Adding a counter to our automata is a simple way of increasing its expressive power. But you know what's cooler than a counter? Two counters.

(Two Counters) A two-counter automaton picks up the pace a little bit: instead of transitions of the form \[ x \xrightarrow{a \mid +1} y \] a two-counter automaton has transitions like \[ x \xrightarrow{a \mid +1; -1} y \] where the first \(+1\) increments one counter and \(-1\) decrements the other counter. Transitions with \(-1;+1\) or \(+0;+1\) or \(+1;+0\), and so on, are of course also possible. Remember that a counter automaton can only accept if its counter state is \(0\); the same should be true of two-counter automata (in that both counters should be \(0\)).

Where \(A = \{a,b,c, d\}\), design some two-counter automata to recognize the following languages.

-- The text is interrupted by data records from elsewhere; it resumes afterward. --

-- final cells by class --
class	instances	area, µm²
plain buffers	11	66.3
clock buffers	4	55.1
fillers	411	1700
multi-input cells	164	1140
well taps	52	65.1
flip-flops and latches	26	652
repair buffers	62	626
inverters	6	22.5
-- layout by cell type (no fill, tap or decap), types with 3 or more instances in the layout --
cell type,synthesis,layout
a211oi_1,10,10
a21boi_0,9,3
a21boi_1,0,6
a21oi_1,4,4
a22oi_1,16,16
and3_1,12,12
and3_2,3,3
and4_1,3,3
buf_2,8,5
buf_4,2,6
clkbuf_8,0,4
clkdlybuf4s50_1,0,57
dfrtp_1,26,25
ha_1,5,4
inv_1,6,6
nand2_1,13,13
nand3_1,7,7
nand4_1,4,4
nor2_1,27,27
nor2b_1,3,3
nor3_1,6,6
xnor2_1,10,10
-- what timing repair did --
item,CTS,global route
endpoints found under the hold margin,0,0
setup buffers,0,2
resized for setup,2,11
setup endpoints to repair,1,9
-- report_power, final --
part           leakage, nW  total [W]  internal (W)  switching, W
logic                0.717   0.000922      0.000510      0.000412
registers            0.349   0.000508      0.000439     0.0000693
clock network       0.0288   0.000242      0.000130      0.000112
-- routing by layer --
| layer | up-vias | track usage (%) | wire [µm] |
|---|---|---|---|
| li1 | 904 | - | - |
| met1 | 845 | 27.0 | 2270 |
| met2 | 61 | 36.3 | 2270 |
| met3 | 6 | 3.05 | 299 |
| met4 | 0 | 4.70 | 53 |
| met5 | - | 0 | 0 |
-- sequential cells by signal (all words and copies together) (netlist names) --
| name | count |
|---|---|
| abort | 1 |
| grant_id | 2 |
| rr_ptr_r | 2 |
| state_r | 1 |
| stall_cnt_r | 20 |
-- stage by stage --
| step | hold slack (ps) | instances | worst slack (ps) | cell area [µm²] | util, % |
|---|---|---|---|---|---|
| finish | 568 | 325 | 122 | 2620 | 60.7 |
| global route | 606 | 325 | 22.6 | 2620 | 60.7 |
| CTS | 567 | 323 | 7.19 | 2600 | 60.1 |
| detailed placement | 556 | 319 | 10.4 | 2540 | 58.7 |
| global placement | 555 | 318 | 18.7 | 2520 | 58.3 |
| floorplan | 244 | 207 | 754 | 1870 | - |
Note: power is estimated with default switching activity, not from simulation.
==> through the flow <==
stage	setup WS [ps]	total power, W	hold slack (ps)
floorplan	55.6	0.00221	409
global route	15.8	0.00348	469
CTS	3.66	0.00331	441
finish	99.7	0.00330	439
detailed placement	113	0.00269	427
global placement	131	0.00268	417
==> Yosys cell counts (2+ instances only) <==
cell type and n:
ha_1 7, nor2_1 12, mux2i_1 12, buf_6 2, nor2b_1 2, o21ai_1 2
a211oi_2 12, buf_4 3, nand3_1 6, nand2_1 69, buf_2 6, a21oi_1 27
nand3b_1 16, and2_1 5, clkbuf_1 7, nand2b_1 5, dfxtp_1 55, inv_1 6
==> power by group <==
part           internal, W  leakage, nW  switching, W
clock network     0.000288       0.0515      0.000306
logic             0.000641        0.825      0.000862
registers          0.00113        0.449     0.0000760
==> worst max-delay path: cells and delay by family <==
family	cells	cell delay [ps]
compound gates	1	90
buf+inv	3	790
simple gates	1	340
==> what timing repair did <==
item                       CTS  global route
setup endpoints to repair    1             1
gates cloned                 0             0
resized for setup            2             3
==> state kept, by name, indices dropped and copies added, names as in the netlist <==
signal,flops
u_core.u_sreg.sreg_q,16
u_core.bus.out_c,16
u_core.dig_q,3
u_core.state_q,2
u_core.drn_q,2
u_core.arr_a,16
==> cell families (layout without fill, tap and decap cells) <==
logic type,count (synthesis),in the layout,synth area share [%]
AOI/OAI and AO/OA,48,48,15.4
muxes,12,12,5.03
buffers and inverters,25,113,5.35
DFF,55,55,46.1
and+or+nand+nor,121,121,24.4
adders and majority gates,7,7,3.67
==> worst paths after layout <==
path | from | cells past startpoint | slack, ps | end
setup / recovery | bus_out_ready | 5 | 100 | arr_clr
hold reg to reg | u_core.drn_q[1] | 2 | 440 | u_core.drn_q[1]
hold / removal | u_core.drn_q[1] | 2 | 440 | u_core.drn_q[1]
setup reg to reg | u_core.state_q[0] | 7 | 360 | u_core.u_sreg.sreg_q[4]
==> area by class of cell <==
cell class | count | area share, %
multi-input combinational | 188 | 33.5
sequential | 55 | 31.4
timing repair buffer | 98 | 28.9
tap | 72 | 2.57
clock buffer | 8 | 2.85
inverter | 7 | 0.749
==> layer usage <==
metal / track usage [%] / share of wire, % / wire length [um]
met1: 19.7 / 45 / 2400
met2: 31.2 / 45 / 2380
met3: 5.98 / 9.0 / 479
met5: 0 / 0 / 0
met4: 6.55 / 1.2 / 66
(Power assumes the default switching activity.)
[src/rtl/avalon_mm_burst_ram_slave_if.sv]
// rtl/avalon_mm_burst_ram_slave_if.sv - Avalon-MM burst bus between master stage and RAM slave
interface avalon_mm_burst_ram_slave_if #(
    parameter int ADDR_W      = 12,
    parameter int DATA_W      = 32,
    parameter int NUM_SYMBOLS = 4,
    parameter int BURST_W     = 4
);
    logic [ADDR_W-1:0]      avs_address;
    logic                   avs_read;
    logic                   avs_write;
    logic [DATA_W-1:0]      avs_writedata;
    logic [NUM_SYMBOLS-1:0] avs_byteenable;
    logic [BURST_W-1:0]     avs_burstcount;
    logic                   avs_waitrequest;
    logic [DATA_W-1:0]      avs_readdata;
    logic                   avs_readdatavalid;

    modport master (
        output avs_address, avs_read, avs_write, avs_writedata, avs_byteenable, avs_burstcount,
        input  avs_waitrequest, avs_readdata, avs_readdatavalid
    );

    modport slave (
        input  avs_address, avs_read, avs_write, avs_writedata, avs_byteenable, avs_burstcount,
        output avs_waitrequest, avs_readdata, avs_readdatavalid
    );
endinterface

[src/rtl/avalon_mm_burst_ram_slave.sv]
// rtl/avalon_mm_burst_ram_slave.sv - burst-capable Avalon-MM RAM slave with fixed-latency reads
module avalon_mm_burst_ram_slave #(
    parameter int ADDR_W       = 12,
    parameter int DATA_W       = 32,
    parameter int NUM_SYMBOLS  = 4,
    parameter int BURST_W      = 4,
    parameter int DEPTH        = 8,
    parameter int READ_LATENCY = 2
) (
    input  logic                          clock,
    input  logic                          reset_n,
    avalon_mm_burst_ram_slave_if.slave    avs
);
    localparam int OFF_W = $clog2(NUM_SYMBOLS);
    localparam int IDX_W = $clog2(DEPTH);
    localparam int DR_W  = BURST_W + 3;

    typedef enum logic [1:0] {IDLE, WR_BURST, RD_BURST} state_t;

    state_t               state_q;
    logic                 waitreq_q;
    logic [DATA_W-1:0]    mem_q [DEPTH];
    logic [IDX_W-1:0]     wr_idx_q;
    logic [IDX_W-1:0]     rd_idx_q;
    logic [BURST_W-1:0]   wr_left_q;
    logic [BURST_W-1:0]   rd_left_q;
    logic [DR_W-1:0]      drain_q;
    logic [READ_LATENCY-1:0] pipe_valid_q;
    logic [DATA_W-1:0]    pipe_data_q [READ_LATENCY];

    logic [IDX_W-1:0]     cmd_idx_d;
    logic [BURST_W-1:0]   burst_len_d;
    logic                 accept_d;
    logic                 do_write_d;
    logic [IDX_W-1:0]     wr_idx_d;
    logic                 rd_start_d;
    logic                 rd_issue_d;
    logic [IDX_W-1:0]     rd_idx_d;
    logic [DATA_W-1:0]    wr_word_d;

    // Offset bits and bits above the span only alias; they never select storage.
    logic unused_addr_bits;
    assign unused_addr_bits = ^{avs.avs_address[ADDR_W-1:OFF_W+IDX_W], avs.avs_address[OFF_W-1:0]};

    always_comb begin
        cmd_idx_d   = avs.avs_address[OFF_W+IDX_W-1:OFF_W];
        burst_len_d = (avs.avs_burstcount == '0) ? BURST_W'(1) : avs.avs_burstcount;
        accept_d    = (state_q == IDLE) && !waitreq_q;
        do_write_d  = avs.avs_write && (accept_d || (state_q == WR_BURST));
        wr_idx_d    = (state_q == IDLE) ? cmd_idx_d : wr_idx_q;
        rd_start_d  = accept_d && !avs.avs_write && avs.avs_read;
        rd_issue_d  = rd_start_d || ((state_q == RD_BURST) && (rd_left_q != '0));
        rd_idx_d    = rd_start_d ? cmd_idx_d : rd_idx_q;
        wr_word_d   = mem_q[wr_idx_d];
        for (int b = 0; b < NUM_SYMBOLS; b++) begin
            if (avs.avs_byteenable[b]) begin
                wr_word_d[8*b +: 8] = avs.avs_writedata[8*b +: 8];
            end
        end
    end

    always_ff @(posedge clock or negedge reset_n) begin
        if (!reset_n) begin
            state_q      <= IDLE;
            waitreq_q    <= 1'b1;
            wr_idx_q     <= '0;
            rd_idx_q     <= '0;
            wr_left_q    <= '0;
            rd_left_q    <= '0;
            drain_q      <= '0;
            pipe_valid_q <= '0;
            for (int i = 0; i < DEPTH; i++) begin
                mem_q[i] <= '0;
            end
            for (int k = 0; k < READ_LATENCY; k++) begin
                pipe_data_q[k] <= '0;
            end
        end else begin
            if (do_write_d) begin
                mem_q[wr_idx_d] <= wr_word_d;
            end

            // The first beat is read on the accepting edge so beat 0 lands exactly READ_LATENCY cycles later.
            pipe_valid_q[0] <= rd_issue_d;
            if (rd_issue_d) begin
                pipe_data_q[0] <= mem_q[rd_idx_d];
            end
            for (int k = 1; k < READ_LATENCY; k++) begin
                pipe_valid_q[k] <= pipe_valid_q[k-1];
                if (pipe_valid_q[k-1]) begin
                    pipe_data_q[k] <= pipe_data_q[k-1];
                end
            end

            case (state_q)
                IDLE: begin
                    waitreq_q <= 1'b0;
                    if (accept_d && avs.avs_write) begin
                        if (burst_len_d > BURST_W'(1)) begin
                            wr_idx_q  <= cmd_idx_d + IDX_W'(1);
                            wr_left_q <= burst_len_d - BURST_W'(1);
                            state_q   <= WR_BURST;
                        end
                    end else if (rd_start_d) begin
                        rd_idx_q  <= cmd_idx_d + IDX_W'(1);
                        rd_left_q <= burst_len_d - BURST_W'(1);
                        drain_q   <= DR_W'(READ_LATENCY) + DR_W'(burst_len_d) - DR_W'(1);
                        waitreq_q <= 1'b1;
                        state_q   <= RD_BURST;
                    end
                end
                WR_BURST: begin
                    if (avs.avs_write) begin
                        wr_idx_q  <= wr_idx_q + IDX_W'(1);
                        wr_left_q <= wr_left_q - BURST_W'(1);
                        if (wr_left_q == BURST_W'(1)) begin
                            state_q <= IDLE;
                        end
                    end
                end
                RD_BURST: begin
                    if (rd_left_q != '0) begin
                        rd_idx_q  <= rd_idx_q + IDX_W'(1);
                        rd_left_q <= rd_left_q - BURST_W'(1);
                    end
                    // drain_q counts the stalled cycles until the last beat has been presented.
                    if (drain_q == DR_W'(1)) begin
                        waitreq_q <= 1'b0;
                        state_q   <= IDLE;
                    end else begin
                        drain_q <= drain_q - DR_W'(1);
                    end
                end
                default: begin
                    state_q   <= IDLE;
                    waitreq_q <= 1'b0;
                end
            endcase
        end
    end

    assign avs.avs_waitrequest   = waitreq_q;
    assign avs.avs_readdata      = pipe_data_q[READ_LATENCY-1];
    assign avs.avs_readdatavalid = pipe_valid_q[READ_LATENCY-1];
endmodule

  1. \(L_1 = \{a^nb^kc^nd^k \mid n,k \in \mathbb{N}\}\)
  2. \(L_2\), consisting of all the words \(w \in A^*\) such that \(w\) has the same numbers of \(a\)s, \(b\)s, and \(c\)s.
  3. \(L_3 = \{a^n b^n c^n \in A^* \mid n \in \mathbb N\}\)
You cannot do either of these with one counter!

A Short Experiment: Integer Counters

Let's consider a slightly different kind of automaton: an integer-counter automaton. This is the same thing as a counter automaton, with one difference: in a run, the counter is allowed to fall below zero (i.e., be negative).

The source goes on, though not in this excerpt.